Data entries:
● ● ●

This is an optimization exercise on Yosys and OpenROAD, whose aim is a short achievable clock period and few clock cycles, not a production implementation. RTL that was checked went through simulation tests only; none was proved equivalent to the original. No activity file was given, so power comes from the tool's default toggle rates.

## snappy_dec
module snappy_dec (
    input  wire        clk,
    input  wire        rst,
    input  wire        start,
    input  wire [15:0] src_len,
    input  wire [15:0] dst_cap,
    output wire        busy,
    output reg         done,
    output reg  [7:0]  fault,
    output reg  [31:0] result,
    output reg  [31:0] info0,
    output reg  [31:0] info1,
    output reg         in_re,
    output reg  [15:0] in_addr,
    input  wire [7:0]  in_rdata,
    output reg         out_re,
    output reg  [15:0] out_raddr,
    input  wire [7:0]  out_rdata,
    output reg         out_we,
    output reg  [15:0] out_waddr,
    output reg  [7:0]  out_wdata
);
clock: 10.0 ns
lec_check: 0
abc_clock_period_in_ps: 3000
cap_margin: 20
core_margin: 2
core_utilization: 60
slew_margin: 20
standard.sh (not shown) runs the stock make flow with config.mk's settings and CLKGATE_MAP_FILE= SYNTH_SCRIPT=/design/flow/synth_recipe.tcl, a recipe that flattens the netlist after the stock synthesis.
==> flow/flow/run.sh <==
#!/bin/bash
set -euo pipefail
bash standard.sh SETUP_SLACK_MARGIN=7.2 finish > flow_make.log 2>&1
Then changed:
==> flow/flow/run.sh (replaced) <==
#!/bin/bash
set -euo pipefail
bash standard.sh SETUP_SLACK_MARGIN=7.0 finish > flow_make.log 2>&1
Effect:
- The new run ran to the end with no violations
- sequential cell count does not change
- count of clock-buffer cells in the layout rises by 6
- register-to-register slack improved by 0.14 ns
Function was not checked in any run of this note: the RTL went through the layout flow alone.

========
Another version of the RTL of snappy_dec (not shown whole).
Size: roughly 2900 cells after synthesis, roughly 850 flip-flops, ~220 I/O pins.
export LEC_CHECK = 0
export ABC_CLOCK_PERIOD_IN_PS = 3000
export CAP_MARGIN = 20
export CORE_MARGIN = 2
export CORE_UTILIZATION = 60
export CTS_CLUSTER_DIAMETER = 80
export CTS_CLUSTER_SIZE = 20
export SLEW_MARGIN = 20
create_clock -name core_clock -period 10.0 [get_ports {clk}]
==> flow/flow/run.sh <==
#!/bin/bash
set -euo pipefail
bash standard.sh SETUP_SLACK_MARGIN=7.5 finish > flow_make.log 2>&1
Testbench counts at the start, summed over its fixed seeds: cycles 151,834.
Next try:
==> flow/flow/run.sh (replaced) <==
#!/bin/bash
set -euo pipefail
bash standard.sh SETUP_SLACK_MARGIN=7.2 finish > flow_make.log 2>&1
--- a/flow/config.mk
+++ b/flow/config.mk
@@ -12,2 +12,2 @@
-export CTS_CLUSTER_DIAMETER = 80
-export CTS_CLUSTER_SIZE = 20
+export CTS_CLUSTER_DIAMETER = 60
+export CTS_CLUSTER_SIZE = 30
The changed run finished clean. Cell count shrinks by 2.0%. First-iteration DRC count climbs by 0.53%. Sequential power is about the same. Global-route usage went down by 1.0 points. Utilization fell by 1.9 points. Sequential share of layout area came out higher by 1.3 points. Count of clock-buffer cells in the layout falls by 30.
Next try:
--- a/flow/config.mk
+++ b/flow/config.mk
@@ -11,3 +11 @@
-export CORE_UTILIZATION = 60
-export CTS_CLUSTER_DIAMETER = 60
-export CTS_CLUSTER_SIZE = 30
+export CORE_UTILIZATION = 50
The new run ran to the end with no violations.
Worst setup slack is better by 0.029 ns.
Utilization fell by 9.9 points.
Total power rises by 14%.
Via count rose by 0.58%.
Final cell count increases by 6.5%.
Cell area went up by 3.7%.
First-iteration DRC count goes down by 9.7%.
Worst hold slack gets worse by 0.012 ns.
Synthesized area is unchanged.
Next try:
--- a/flow/config.mk
+++ b/flow/config.mk
@@ -11 +11 @@
-export CORE_UTILIZATION = 50
+export CORE_UTILIZATION = 60
Outcome: Total power goes down by 1.4%. Cell count came out lower by 4.3%. Routed wire length falls by 1.9%. First-iteration DRC count went up by 1.2%. Clock skew barely changes. Via count rises by 1.2%.

========
== the reference run ==
snappy_dec, a different RTL version from the one above (not shown whole).
For scale: roughly 2900 cells after synthesis, about 220 I/O pins, about 37000 um^2 of cells after synthesis.
make LEC_CHECK=0 ABC_CLOCK_PERIOD_IN_PS=3000 CAP_MARGIN=20 CORE_MARGIN=2 CORE_UTILIZATION=60 CTS_CLUSTER_DIAMETER=80 CTS_CLUSTER_SIZE=20 SETUP_SLACK_MARGIN=5 SLEW_MARGIN=20 finish   # period 10.0 ns
run.sh (not shown) runs the stock make flow with config.mk's settings and CLKGATE_MAP_FILE= SYNTH_SCRIPT=/design/flow/synth_recipe.tcl, a recipe that flattens the netlist after the stock synthesis.
Stock flow here: none of the scripts above is used.
Testbench counts of the reference run, summed over its fixed seeds: cycles 151,834.
Background: an optimization exercise with open tools, aiming at small area, a short achievable clock period and few clock cycles per item. Do not read the settings as production practice.
Only simulation tests tie the RTL to the original design; equivalence was not proved.
No activity file was given, so power comes from the tool's default toggle rates.

## gr_codec
module gr_codec (
    input  wire        clk,
    input  wire        rst,
    input  wire        enc_in_valid,
    output wire        enc_in_ready,
    input  wire        enc_in_eos,
    input  wire [7:0]  enc_in_rank,
    output wire        enc_out_valid,
    input  wire        enc_out_ready,
    output wire [31:0] enc_out_word,
    output wire        enc_out_last,
    input  wire        dec_in_valid,
    output wire        dec_in_ready,
    input  wire [31:0] dec_in_word,
    output wire        dec_out_valid,
    input  wire        dec_out_ready,
    output wire [7:0]  dec_out_rank,
    output wire        dec_out_eos
);
    gr_encoder u_enc (
        .clk       (clk),
        .rst       (rst),
        .in_valid  (enc_in_valid),
        .in_ready  (enc_in_ready),
        .in_eos    (enc_in_eos),
        .in_rank   (enc_in_rank),
        .out_valid (enc_out_valid),
        .out_ready (enc_out_ready),
        .out_word  (enc_out_word),
        .out_last  (enc_out_last)
    );
    gr_decoder u_dec (
        .clk       (clk),
        .rst       (rst),
        .in_valid  (dec_in_valid),
        .in_ready  (dec_in_ready),
        .in_word   (dec_in_word),
        .out_valid (dec_out_valid),
        .out_ready (dec_out_ready),
        .out_rank  (dec_out_rank),
        .out_eos   (dec_out_eos)
    );
endmodule
Settings: LEC_CHECK=0, ABC_AREA=1, CAP_MARGIN=20, CORE_MARGIN=2, CORE_UTILIZATION=40, CTS_BUF_LIST=sky130_fd_sc_hd__clkbuf_8 sky130_fd_sc_hd__clkbuf_16, CTS_CLUSTER_SIZE=16, PLACE_DENSITY=0.6, SETUP_SLACK_MARGIN=5, SLEW_MARGIN=20; clock period 10.0 ns.
run.sh (not shown) runs the stock make flow with config.mk's settings and CLKGATE_MAP_FILE= SYNTH_SCRIPT=/design/flow/synth_recipe.tcl, a recipe that flattens the netlist after the stock synthesis.
The starting point passed the timing, design-rule and antenna checks.
Testbench counts at the start, summed over its fixed seeds: cycles 66,370, items 62,376.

● ● ●

Which lines of the records contain "roughly"? Show each of them.

Size: roughly 2900 cells after synthesis, roughly 850 flip-flops, ~220 I/O pins.
For scale: roughly 2900 cells after synthesis, about 220 I/O pins, about 37000 um^2 of cells after synthesis.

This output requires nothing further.